Today’s Independent newspaper carries an article on an interview with the Education Secretary Michael Gove, which makes for perplexing reading. http://www.independent.co.uk/news/education/education-news/michael-gove-get-set-for-new-age-of-exam-failures-7282725.html .
It is obviously part of the responsibility of government steadily to raise standards and expect more from schools, teachers, heads, and, also, students. That can be done through the inspection framework, as well as by gradually updating examination requirements and making sure they are ever more rigorous. Personally, I have no problem with that. It is what I strive to do in my own professional life all the time.
What seems to me to be missing from the report of the interview is something along the lines of: “… and I have every confidence that the teaching profession will want and be able to rise to new challenges and demands and take pride, with us, in being part of a fast improving education system”. This might make fewer enemies and cause less demoralisation than threats of sackings and accusations of complicity in substandard performance.

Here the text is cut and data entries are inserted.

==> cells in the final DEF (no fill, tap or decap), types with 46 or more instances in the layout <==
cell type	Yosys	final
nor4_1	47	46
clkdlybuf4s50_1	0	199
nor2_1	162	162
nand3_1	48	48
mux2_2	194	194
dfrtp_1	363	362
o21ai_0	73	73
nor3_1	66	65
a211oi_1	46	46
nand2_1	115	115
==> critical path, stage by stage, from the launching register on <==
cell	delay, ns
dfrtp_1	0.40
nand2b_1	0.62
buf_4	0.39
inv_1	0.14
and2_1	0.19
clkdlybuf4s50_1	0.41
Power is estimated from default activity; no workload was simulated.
### design/flow/config.mk
export PLATFORM = sky130hd
export DESIGN_NAME = mmio_fabric
export DESIGN_NICKNAME = mmio_fabric
export VERILOG_FILES = /design/flow/design.v
export SDC_FILE = /design/flow/constraint.sdc
export NUM_CORES = 4
export LEC_CHECK = 1
export CORE_AREA = 10 10 160 160
export DIE_AREA = 0 0 170 170
### design/flow/constraint.sdc
current_design mmio_fabric

set clk_period 8.1
set clk_io_pct 0.2

create_clock -name clk0 -period $clk_period

set non_clock_inputs [all_inputs -no_clocks]
set_input_delay [expr $clk_period * $clk_io_pct] -clock clk0 $non_clock_inputs
set_output_delay [expr $clk_period * $clk_io_pct] -clock clk0 [all_outputs]
### design/flow/design.v
`timescale 1ns/1ps
module mmio_decode(
    input  clk,
    input  rst_n,
    input                cpu_mem_req, 
    input                cpu_mem_we, 
    input [32-1:0]  cpu_mem_addr, 
    input [32-1:0]    cpu_mem_wdata,
    output [32-1:0]    cpu_mem_rdata, 
    output                cpu_mem_ready,
    output                ram_mem_req, 
    output                ram_mem_we, 
    output [32-1:0]  ram_mem_addr, 
    output [32-1:0]    ram_mem_wdata,
    input [32-1:0]    ram_mem_rdata, 
    input                ram_mem_ready,
    output                dma_mmio_req, 
    output                dma_mmio_we, 
    output [32-1:0]  dma_mmio_addr, 
    output [32-1:0]    dma_mmio_wdata,
    input [32-1:0]    dma_mmio_rdata, 
    input                dma_mmio_ready
);
    wire is_dma = ((cpu_mem_addr & 32'hFFFF_FFE0) == 32'h4000_0000);
    assign ram_mem_req   = cpu_mem_req && !is_dma;
    assign ram_mem_we    = cpu_mem_we && !is_dma;
    assign ram_mem_addr  = cpu_mem_addr;
    assign ram_mem_wdata = cpu_mem_wdata;
    assign dma_mmio_req   = cpu_mem_req && is_dma;
    assign dma_mmio_we    = cpu_mem_we && is_dma;
    assign dma_mmio_addr  = cpu_mem_addr;
    assign dma_mmio_wdata = cpu_mem_wdata;
    assign cpu_mem_rdata = cpu_mem_req ? (is_dma ? dma_mmio_rdata : ram_mem_rdata)
                                       : {32{1'b0}};
    assign cpu_mem_ready = cpu_mem_req && (is_dma ? dma_mmio_ready : ram_mem_ready);
endmodule
`timescale 1ns/1ps
module mmio_fabric(
    input  clk,
    input  rst_n,
    input                cpu_mem_req, 
    input                cpu_mem_we, 
    input [32-1:0]  cpu_mem_addr, 
    input [32-1:0]    cpu_mem_wdata,
    output [32-1:0]    cpu_mem_rdata, 
    output                cpu_mem_ready,
    output                ram_mem_req, 
    output                ram_mem_we, 
    output [32-1:0]  ram_mem_addr, 
    output [32-1:0]    ram_mem_wdata,
    input [32-1:0]    ram_mem_rdata, 
    input                ram_mem_ready,
    output                dma_mmio_req, 
    output                dma_mmio_we, 
    output [32-1:0]  dma_mmio_addr, 
    output [32-1:0]    dma_mmio_wdata,
    input [32-1:0]    dma_mmio_rdata, 
    input                dma_mmio_ready,
    output                io_mmio_req, 
    output                io_mmio_we, 
    output [32-1:0]  io_mmio_addr, 
    output [32-1:0]    io_mmio_wdata,
    input [32-1:0]    io_mmio_rdata, 
    input                io_mmio_ready
);
    wire is_io = ((cpu_mem_addr & 32'hFFFF_FFE0) == 32'h4000_1000);
    wire cpu_req_passthru = cpu_mem_req && !is_io;
    wire cpu_we_passthru  = cpu_mem_we && !is_io;
    wire [32-1:0] cpu_mmio_rdata;
    wire cpu_mmio_ready;
    mmio_decode u_mmio (
        .clk(clk),
        .rst_n(rst_n),
        .cpu_mem_req(cpu_req_passthru),
        .cpu_mem_we(cpu_we_passthru),
        .cpu_mem_addr(cpu_mem_addr),
        .cpu_mem_wdata(cpu_mem_wdata),
        .cpu_mem_rdata(cpu_mmio_rdata),
        .cpu_mem_ready(cpu_mmio_ready),
        .ram_mem_req(ram_mem_req),
        .ram_mem_we(ram_mem_we),
        .ram_mem_addr(ram_mem_addr),
        .ram_mem_wdata(ram_mem_wdata),
        .ram_mem_rdata(ram_mem_rdata),
        .ram_mem_ready(ram_mem_ready),
        .dma_mmio_req(dma_mmio_req),
        .dma_mmio_we(dma_mmio_we),
        .dma_mmio_addr(dma_mmio_addr),
        .dma_mmio_wdata(dma_mmio_wdata),
        .dma_mmio_rdata(dma_mmio_rdata),
        .dma_mmio_ready(dma_mmio_ready)
    );
    assign io_mmio_req   = cpu_mem_req && is_io;
    assign io_mmio_we    = cpu_mem_we && is_io;
    assign io_mmio_addr  = cpu_mem_addr;
    assign io_mmio_wdata = cpu_mem_wdata;
    assign cpu_mem_rdata = cpu_mem_req ? (is_io ? io_mmio_rdata : cpu_mmio_rdata)
                                       : {32{1'b0}};
    assign cpu_mem_ready = cpu_mem_req && (is_io ? io_mmio_ready : cpu_mmio_ready);
endmodule
### /design/flow/design.v
`timescale 1ns/1ps
module led_uart_mmio #(
    parameter integer UART_DIV = 868,
    parameter BTN_ACTIVE_LOW = 1'b1,
    parameter SW_ACTIVE_LOW = 1'b0,
    parameter SEG_ACTIVE_LOW = 1'b0,
    parameter SEG_AN_ACTIVE_LOW = 1'b0,
    parameter [7:0] SEG_AN_ENABLE = 8'hFF,
    parameter SEG_SCAN_EN = 1'b1,
    parameter integer SEG_SCAN_DIV = 50000,
    parameter integer SEG_UPDATE_DIV = 0
) (
    input  clk,
    input  rst_n,
    input                mmio_req, 
    input                mmio_we, 
    input [32-1:0]  mmio_addr, 
    input [32-1:0]    mmio_wdata,
    output [32-1:0]    mmio_rdata, 
    output                mmio_ready,
    output [16-1:0] led_out,
    output [7:0] seg0,
    output [7:0] seg1,
    output [7:0] seg_an,
    input  [4:0] btn_in,
    input  [7:0] sw_in,
    output uart_tx
);
    localparam [32-1:0] LED_ADDR       = 32'h4000_1000 + 32'h0000_0000;
    localparam [32-1:0] UART_TX_ADDR   = 32'h4000_1000 + 32'h0000_0004;
    localparam [32-1:0] UART_STAT_ADDR = 32'h4000_1000 + 32'h0000_0008;
    localparam [32-1:0] SEG_ADDR       = 32'h4000_1000 + 32'h0000_000C;
    localparam [32-1:0] BTN_ADDR       = 32'h4000_1000 + 32'h0000_0010;
    reg mmio_pending;
    reg mmio_we_d;
    reg [32-1:0] mmio_addr_d;
    reg [32-1:0] mmio_wdata_d;
    wire mmio_accept = mmio_req && !mmio_pending;
    wire mmio_fire = mmio_pending;
    wire mmio_wr = mmio_fire && mmio_we_d;
    wire mmio_rd = mmio_fire && !mmio_we_d;
    wire uart_write = mmio_wr && (mmio_addr_d == UART_TX_ADDR);
    reg [16-1:0] led_reg;
    reg [31:0] seg_val_reg;
    reg [31:0] seg_pending;
    reg [32-1:0] mmio_rdata_reg;
    reg uart_busy;
    reg [9:0] uart_shift;
    reg [3:0] uart_bits_left;
    reg [15:0] uart_div_cnt;
    reg [31:0] seg_scan_cnt;
    reg [2:0] seg_digit_idx;
    reg [31:0] seg_update_cnt;
    reg [7:0] seg0_reg;
    reg [7:0] seg1_reg;
    reg [7:0] seg_an_reg;
    wire seg_scan_tick = SEG_SCAN_EN && (seg_scan_cnt == 32'd0);
    wire [4:0] btn_sample = BTN_ACTIVE_LOW ? ~btn_in : btn_in;
    wire [7:0] sw_sample = SW_ACTIVE_LOW ? ~sw_in : sw_in;
    function automatic [6:0] hex_to_seg(input [3:0] nibble);
        begin
            case (nibble)
                4'h0: hex_to_seg = 7'h3F;
                4'h1: hex_to_seg = 7'h06;
                4'h2: hex_to_seg = 7'h5B;
                4'h3: hex_to_seg = 7'h4F;
                4'h4: hex_to_seg = 7'h66;
                4'h5: hex_to_seg = 7'h6D;
                4'h6: hex_to_seg = 7'h7D;
                4'h7: hex_to_seg = 7'h07;
                4'h8: hex_to_seg = 7'h7F;
                4'h9: hex_to_seg = 7'h6F;
                4'hA: hex_to_seg = 7'h77;
                4'hB: hex_to_seg = 7'h7C;
                4'hC: hex_to_seg = 7'h39;
                4'hD: hex_to_seg = 7'h5E;
                4'hE: hex_to_seg = 7'h79;
                4'hF: hex_to_seg = 7'h71;
                default: hex_to_seg = 7'b0000000;
            endcase
        end
    endfunction
    always @(posedge clk or negedge rst_n) begin
        if (!rst_n) begin
            led_reg <= {16{1'b0}};
            seg_val_reg <= 32'h0000_0000;
            seg_pending <= 32'h0000_0000;
            mmio_pending <= 1'b0;
            mmio_we_d <= 1'b0;
            mmio_addr_d <= {32{1'b0}};
            mmio_wdata_d <= {32{1'b0}};
            uart_busy <= 1'b0;
            uart_shift <= 10'h3FF;
            uart_bits_left <= 4'd0;
            uart_div_cnt <= 16'd0;
            seg_scan_cnt <= 32'd0;
            seg_digit_idx <= 3'd0;
            seg_update_cnt <= 32'd0;
            seg0_reg <= 8'b0000_0000;
            seg1_reg <= 8'b0000_0000;
            seg_an_reg <= 8'b0000_0000;
        end else begin
            if (mmio_accept) begin
                mmio_pending <= 1'b1;
                mmio_we_d <= mmio_we;
                mmio_addr_d <= mmio_addr;
                mmio_wdata_d <= mmio_wdata;
            end else if (mmio_fire) begin
                mmio_pending <= 1'b0;
            end
            if (mmio_wr && (mmio_addr_d == LED_ADDR)) begin
                led_reg <= mmio_wdata_d[16-1:0];
            end else if (mmio_wr && (mmio_addr_d == SEG_ADDR)) begin
                seg_pending <= mmio_wdata_d;
            end
            if (uart_write && !uart_busy) begin
                uart_shift <= {1'b1, mmio_wdata_d[7:0], 1'b0};
                uart_bits_left <= 4'd10;
                uart_div_cnt <= UART_DIV - 16'd1;
                uart_busy <= 1'b1;
            end else if (uart_busy) begin
                if (uart_div_cnt == 16'd0) begin
                    uart_shift <= {1'b1, uart_shift[9:1]};
                    if (uart_bits_left == 4'd1) begin
                        uart_bits_left <= 4'd0;
                        uart_busy <= 1'b0;
                    end else begin
                        uart_bits_left <= uart_bits_left - 1'b1;
                    end
                    uart_div_cnt <= UART_DIV - 16'd1;
                end else begin
                    uart_div_cnt <= uart_div_cnt - 1'b1;
                end
            end
            if (SEG_SCAN_EN) begin
                if (seg_scan_cnt == 32'd0) begin
                    seg_scan_cnt <= SEG_SCAN_DIV - 1;
                    seg_digit_idx <= seg_digit_idx + 1'b1;
                end else begin
                    seg_scan_cnt <= seg_scan_cnt - 1'b1;
                end
            end else begin
                seg_scan_cnt <= SEG_SCAN_DIV - 1;
                seg_digit_idx <= 3'd0;
            end
            if (SEG_UPDATE_DIV == 0) begin
                if (mmio_wr && (mmio_addr_d == SEG_ADDR)) begin
                    seg_val_reg <= mmio_wdata_d;
                end
                seg_update_cnt <= 32'd0;
            end else begin
                if (seg_update_cnt == 32'd0) begin
                    seg_update_cnt <= SEG_UPDATE_DIV - 1;
                    seg_val_reg <= seg_pending;
                end else begin
                    seg_update_cnt <= seg_update_cnt - 1'b1;
                end
            end
            if (SEG_SCAN_EN) begin
                if (seg_scan_tick) begin
                    seg_an_reg <= 8'b0000_0000;
                    seg0_reg <= 8'b0000_0000;
                    seg1_reg <= 8'b0000_0000;
                    case (seg_digit_idx)
                        3'd0: begin
                            seg_an_reg[0] <= 1'b1;
                            seg0_reg <= {1'b0, hex_to_seg(seg_val_reg[31:28])};
                        end
                        3'd1: begin
                            seg_an_reg[1] <= 1'b1;
                            seg0_reg <= {1'b0, hex_to_seg(seg_val_reg[27:24])};
                        end
                        3'd2: begin
                            seg_an_reg[2] <= 1'b1;
                            seg0_reg <= {1'b0, hex_to_seg(seg_val_reg[23:20])};
                        end
                        3'd3: begin
                            seg_an_reg[3] <= 1'b1;
                            seg0_reg <= {1'b0, hex_to_seg(seg_val_reg[19:16])};
                        end
                        3'd4: begin
                            seg_an_reg[4] <= 1'b1;
                            seg1_reg <= {1'b0, hex_to_seg(seg_val_reg[15:12])};
                        end
                        3'd5: begin
                            seg_an_reg[5] <= 1'b1;
                            seg1_reg <= {1'b0, hex_to_seg(seg_val_reg[11:8])};
                        end
                        3'd6: begin
                            seg_an_reg[6] <= 1'b1;
                            seg1_reg <= {1'b0, hex_to_seg(seg_val_reg[7:4])};
                        end
                        default: begin
                            seg_an_reg[7] <= 1'b1;
                            seg1_reg <= {1'b0, hex_to_seg(seg_val_reg[3:0])};
                        end
                    endcase
                end
            end else begin
                seg_an_reg <= SEG_AN_ENABLE;
                seg0_reg <= {1'b0, hex_to_seg(seg_val_reg[3:0])};
                seg1_reg <= {1'b0, hex_to_seg(seg_val_reg[7:4])};
            end
        end
    end
    always @(posedge clk or negedge rst_n) begin
        if (!rst_n) begin
            mmio_rdata_reg <= {32{1'b0}};
        end else if (mmio_accept && !mmio_we) begin
            if (mmio_addr == LED_ADDR) begin
                mmio_rdata_reg <= {{(32-16){1'b0}}, led_reg};
            end else if (mmio_addr == UART_STAT_ADDR) begin
                mmio_rdata_reg <= {31'b0, uart_busy};
            end else if (mmio_addr == SEG_ADDR) begin
                mmio_rdata_reg <= seg_pending;
            end else if (mmio_addr == BTN_ADDR) begin
                mmio_rdata_reg <= {19'b0, sw_sample, btn_sample};
            end else begin
                mmio_rdata_reg <= {32{1'b0}};
            end
        end
    end
    assign led_out = led_reg;
    wire [7:0] seg_an_masked = seg_an_reg & SEG_AN_ENABLE;
    assign seg0 = SEG_ACTIVE_LOW ? ~seg0_reg : seg0_reg;
    assign seg1 = SEG_ACTIVE_LOW ? ~seg1_reg : seg1_reg;
    assign seg_an = SEG_AN_ACTIVE_LOW ? ~seg_an_masked : seg_an_masked;
    assign uart_tx = uart_busy ? uart_shift[0] : 1'b1;
    assign mmio_rdata = mmio_rdata_reg;
    assign mmio_ready = mmio_fire;
endmodule
### /design/flow/run.sh
#!/bin/bash
# OpenROAD 26Q1-2900-gdf79404cd8, Yosys 0.63+post, stock flow scripts
make -C /OpenROAD-flow-scripts/flow DESIGN_CONFIG=/design/flow/config.mk WORK_HOME=/design/flow/orfs finish
### /design/flow/config.mk
export PLATFORM = sky130hd
export DESIGN_NAME = led_uart_mmio
export DESIGN_NICKNAME = led_uart_mmio
export VERILOG_FILES = /design/flow/design.v
export SDC_FILE = /design/flow/constraint.sdc
export NUM_CORES = 4
export LEC_CHECK = 1
export CORE_UTILIZATION = 50
### /design/flow/constraint.sdc
current_design led_uart_mmio

set clk_period 8.3
set clk_io_pct 0.2

create_clock -name clk0 -period $clk_period [get_ports {clk}]

set non_clock_inputs [all_inputs -no_clocks]
set_input_delay [expr $clk_period * $clk_io_pct] -clock clk0 $non_clock_inputs
set_output_delay [expr $clk_period * $clk_io_pct] -clock clk0 [all_outputs]
==> results.txt <==
Notes on the physical implementation.

- The OpenROAD warning count is 72, for reference.
- The synthesized netlist devotes 13.57% of its cell area to simple gates.
- The number of remaining DRC errors is 0, for reference.
- After global routing the overflow that remains totals 0.
- The number of filler instances in the final layout is 2055, for reference.
- The clock tree buffer depth is 3, for reference.
- The standby leakage power is 0.007108 uW, for reference.
- The analysis reports a worst IR drop on VDD of 211.9 uV.
- Warnings reported by Yosys during synthesis add up to 1.
- The critical path capture point type is a register, for reference.
- After its last routability iteration, the placer logged a weighted congestion of 0.9166.
- The final report lists the setup-violating endpoint count as 0.
- The category of the critical setup timing path is in -> reg, for reference.
- The die boundary width is 165.0 um, for reference.
- The hold slack is 0.4714 ns, for reference.
- Between the synthesized netlist and the finished layout, the area growth was recorded as 21.25%.
- Entering global routing, the biggest net connects 97 pins.
- The routed via count is 9463, for reference.
- Detailed-route iteration 0 reported a violation count of 581.
- The worst min-delay path category is reg -> reg, for reference.
- The fmax is 0.2733 GHz, for reference.
- The category of the worst setup path launch point is an input pin, for reference.
- The number of antenna violations at the first check in global routing is 0, for reference.
- The total global-route track usage is 23.36%, for reference.
- The via count of the first global-routing pass is 9190, for reference.
- In this run, distinct cell masters in the synthesized netlist total 60.
- The first global-routing pass estimated 48060 um of wire.
- The mux cell area share after synthesis is 14.52%, for reference.
- Among all stages on the critical path, the maximum delay recorded is 0.47 ns.
- The remaining antenna violation count is 0, for reference.
- The I/O pin count is 155, for reference.
- The aggregate routed wire length is 29210 um, for reference.
- Once synthesis finished, the tally of register bits stood at 265.
- The average instance in the mapped netlist occupies 11.17 sq um.
- STA puts the critical path data required time at 8.78 ns.
- The number of buffers inserted by hold repair at cts is 0, for reference.
- In this run the standard cell core region covers 0.02606 sq mm.
- The total die size is 0.02722 sq mm, for reference.
- The number of standard-cell rows in the floorplan is 59, for reference.
- The main logic family after synthesis is multiplexers, for reference.
- In the final run the clock tree shows a worst skew of 0.01105 ns.
- The post-layout period usage of the worst path is 44.08%, for reference.
- For this run, the leading register cell type out of synthesis is sky130_fd_sc_hd__dfrtp_1.
- The xor/xnor cell area share of the yosys netlist is 1.451%, for reference.
- The synth_stat.txt file lists the number of cells as 1189.
- The final period demand of the worst path is 3.659 ns, for reference.
- Data on the critical path arrives at its endpoint at 4.14 ns.
- The layout summary lists the proportion of cells stronger than drive strength 1 as 18.48%.
- The number of post-CTS setup repair buffers is 0, for reference.
- Summing every instance area after synthesis gives 0.01328 sq mm.
- The number of input and output port buffers inserted is 152, for reference.
- Summed over all failing endpoints, the final setup total negative slack is 0 ns.
- The number of failing hold endpoints at the final stage is 0, for reference.
- Per the CTS log, the maximum H-tree level is 1.
- Sequential cells were found to cover 50.01% of the synthesized design area.
- The run finished with clean final reports.
- For this configuration, the core starts out at a cell density of 50.97%.
- The most frequent cell on the critical path is sky130_fd_sc_hd__buf_4, for reference.
- The worst-skew pair later-pin latency is 0.55 ns, for reference.
- The worst slew margin relative to its limit is 46.65%, for reference.
- The cell count after synthesis came out at 1189.
- The die is 165.0 um tall.
- Pins over their slew limit in the final report were tallied at 0.
- Walking the worst path, the cells encountered are clkdlybuf4s50_1, or3b_2, buf_4, nand4b_1, or2_2, nor3_2, buf_4, a21o_1.
- Antenna repair during routing inserted a diode count of 0.
- The total clock buffers created by CTS is 30, for reference.
- Per the post-CTS timing run, clock transition at the registers of the reported paths is 0.06 ns.
- The proportion of register bits with asynchronous set or reset after synthesis is 100.0%, for reference.
- The number of detailed-route iterations in the first pass is 5, for reference.
- The TritonCTS clock tree is done, for reference.
- Setup repair after global routing left no endpoint under its margin.
- According to the dpl log, the detail-placed design has an HPWL of 20320 um.
- The largest fanout on the critical path is 33, for reference.
- CTS saw 265 sinks.
- The buffer type at the clock tree root is sky130_fd_sc_hd__clkbuf_16, for reference.
- The transition time of the tightest slew-check pin is 0.7800 ns, for reference.
- The routed via count divided by cell count is 5.606, for reference.
- Max-cap violations in this run came to 0.
- Counting flops with a built-in enable in the synthesized netlist gives 0.
- The post-cts resize count is 0, for reference.
- The compound-cell area share of the yosys netlist is 11.52%, for reference.
- Per the summary, power density relative to cell area is 174.2 mW/mm^2.
- The routed length per placed instance is 17.30 um, for reference.
- The post-synth area from yosys stat is 0.01328 sq mm, for reference.
- The cell with the largest stage delay on the worst path is sky130_fd_sc_hd__clkdlybuf4s50_1, for reference.
- The arithmetic-cell share of the synthesized area counting full adders, half adders and majority gates is 5.558%, for reference.
## metal layers
| layer | global-route usage [%] | wire (um) |
|---|---|---|
| met1 | 38.67 | 14200 |
| met2 | 34.35 | 12980 |
| met3 | 4.353 | 1520 |
| met4 | 3.253 | 505 |
| met5 | 0 | 0 |
## cell usage in the layout, fill, tap and decap left out, drive strengths merged, types with 10 or more instances in the layout
| master | n |
|---|---|
| mux2 | 155 |
| a221oi | 12 |
| ha | 59 |
| o21ai | 30 |
| or4 | 10 |
| clkdlybuf4s50 | 151 |
| clkinv | 10 |
| nor2 | 87 |
| nand2 | 76 |
| xnor2 | 18 |
| a21oi | 38 |
| a22oi | 16 |
| nor4 | 31 |
| dfrtp | 256 |
| buf | 17 |
| inv | 50 |
| nor3 | 34 |
| a211o | 14 |
| and2 | 15 |
| clkbuf | 44 |
| a22o | 20 |
| nor2b | 30 |
| a31oi | 21 |
| or3 | 11 |
| nand2b | 14 |
| nand3 | 12 |
## area by class of cell
class                   instances  area (sq um)  share of cell area (%)
well taps                     335         419.2                   2.603
flip-flops and latches        265          6643                   41.25
clock buffers                  44         883.3                   5.485
multi-input cells             815          6226                   38.66
clock inverters                11         98.84                  0.6138
inverters                      50         187.7                   1.165
repair buffers                168          1647                   10.22
## cell usage after synthesis (21+ instances only)
cell,n,area (sq um)
sky130_fd_sc_hd__nor2b_1,30,187.7
sky130_fd_sc_hd__mux2_2,155,1745
sky130_fd_sc_hd__a31oi_1,21,131.4
sky130_fd_sc_hd__inv_1,50,187.7
sky130_fd_sc_hd__nand2_1,76,285.3
sky130_fd_sc_hd__nor4_1,29,181.4
sky130_fd_sc_hd__ha_1,59,738.2
sky130_fd_sc_hd__nor2_1,87,326.6
sky130_fd_sc_hd__o21ai_0,30,150.1
sky130_fd_sc_hd__nor3_1,32,160.2
sky130_fd_sc_hd__clkbuf_1,38,142.6
sky130_fd_sc_hd__dfrtp_1,256,6406
sky130_fd_sc_hd__a21oi_1,38,190.2
## cells by family (layout without fill, tap and decap cells)
family	Yosys count	after routing
AND/OR/NAND/NOR	347	347
other	1	2
multiplexers	167	167
AND-OR/OR-AND	218	218
XOR/XNOR	22	22
buffers and inverters	110	273
flip-flops	265	265
adder cells (fa/ha/maj)	59	59
## critical path, delay by kind of cell
kind,cells,cell delay (ns)
and+or+nand+nor,4,1.33
AOI/OAI and AO/OA,1,0.15
buffers and inverters,3,0.99
## per-stage QoR
stage / instances / area, sq um / worst slack [ns] / power [uW] / utilization [%]
CTS: 1688 / 16100 / 4.639 / 2847 / 61.80
finish: 1688 / 16100 / 4.641 / 2806 / 61.80
floorplan: 1190 / 13290 / 4.726 / 1451 / -
global placement: 1633 / 15120 / 4.092 / 1550 / 58.03
detailed placement: 1633 / 15120 / 4.071 / 1550 / 58.03
global route: 1688 / 16100 / 4.494 / 2917 / 61.80
## power breakdown
part	switching (uW)	internal (uW)
combinational	60.3	81.6
sequential	41.6	1340
clock	516	766
## final timing paths
check                           cells past startpoint            endpoint              from  slack, ns
worst max-delay path                                8  mmio_rdata_reg[14]          mmio_req       4.64
worst min-delay path                                2       uart_shift[0]     uart_shift[0]       0.47
worst max register to register                      5       seg_an_reg[0]  seg_scan_cnt[15]       5.23
worst min register to register                      2       uart_shift[0]     uart_shift[0]       0.47
max in group asynchronous                           3       uart_shift[7]             rst_n       5.55
min in group asynchronous                           1     seg_pending[26]             rst_n       1.13
Power and IR drop assume default switching activity.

Many people, in and outside the teaching profession, will agree with some or most of what the government is doing in education. But nobody, not least students, will be motivated by promises of rising failure rates, unless there is also confidence expressed in the ability of our teachers and students to tackle successfully and with appropriate support new and tougher challenges.
When I started teaching many years ago a wise old teacher told me that the most important thing to remember in dealing with children is that “sugar catches more flies than vinegar”.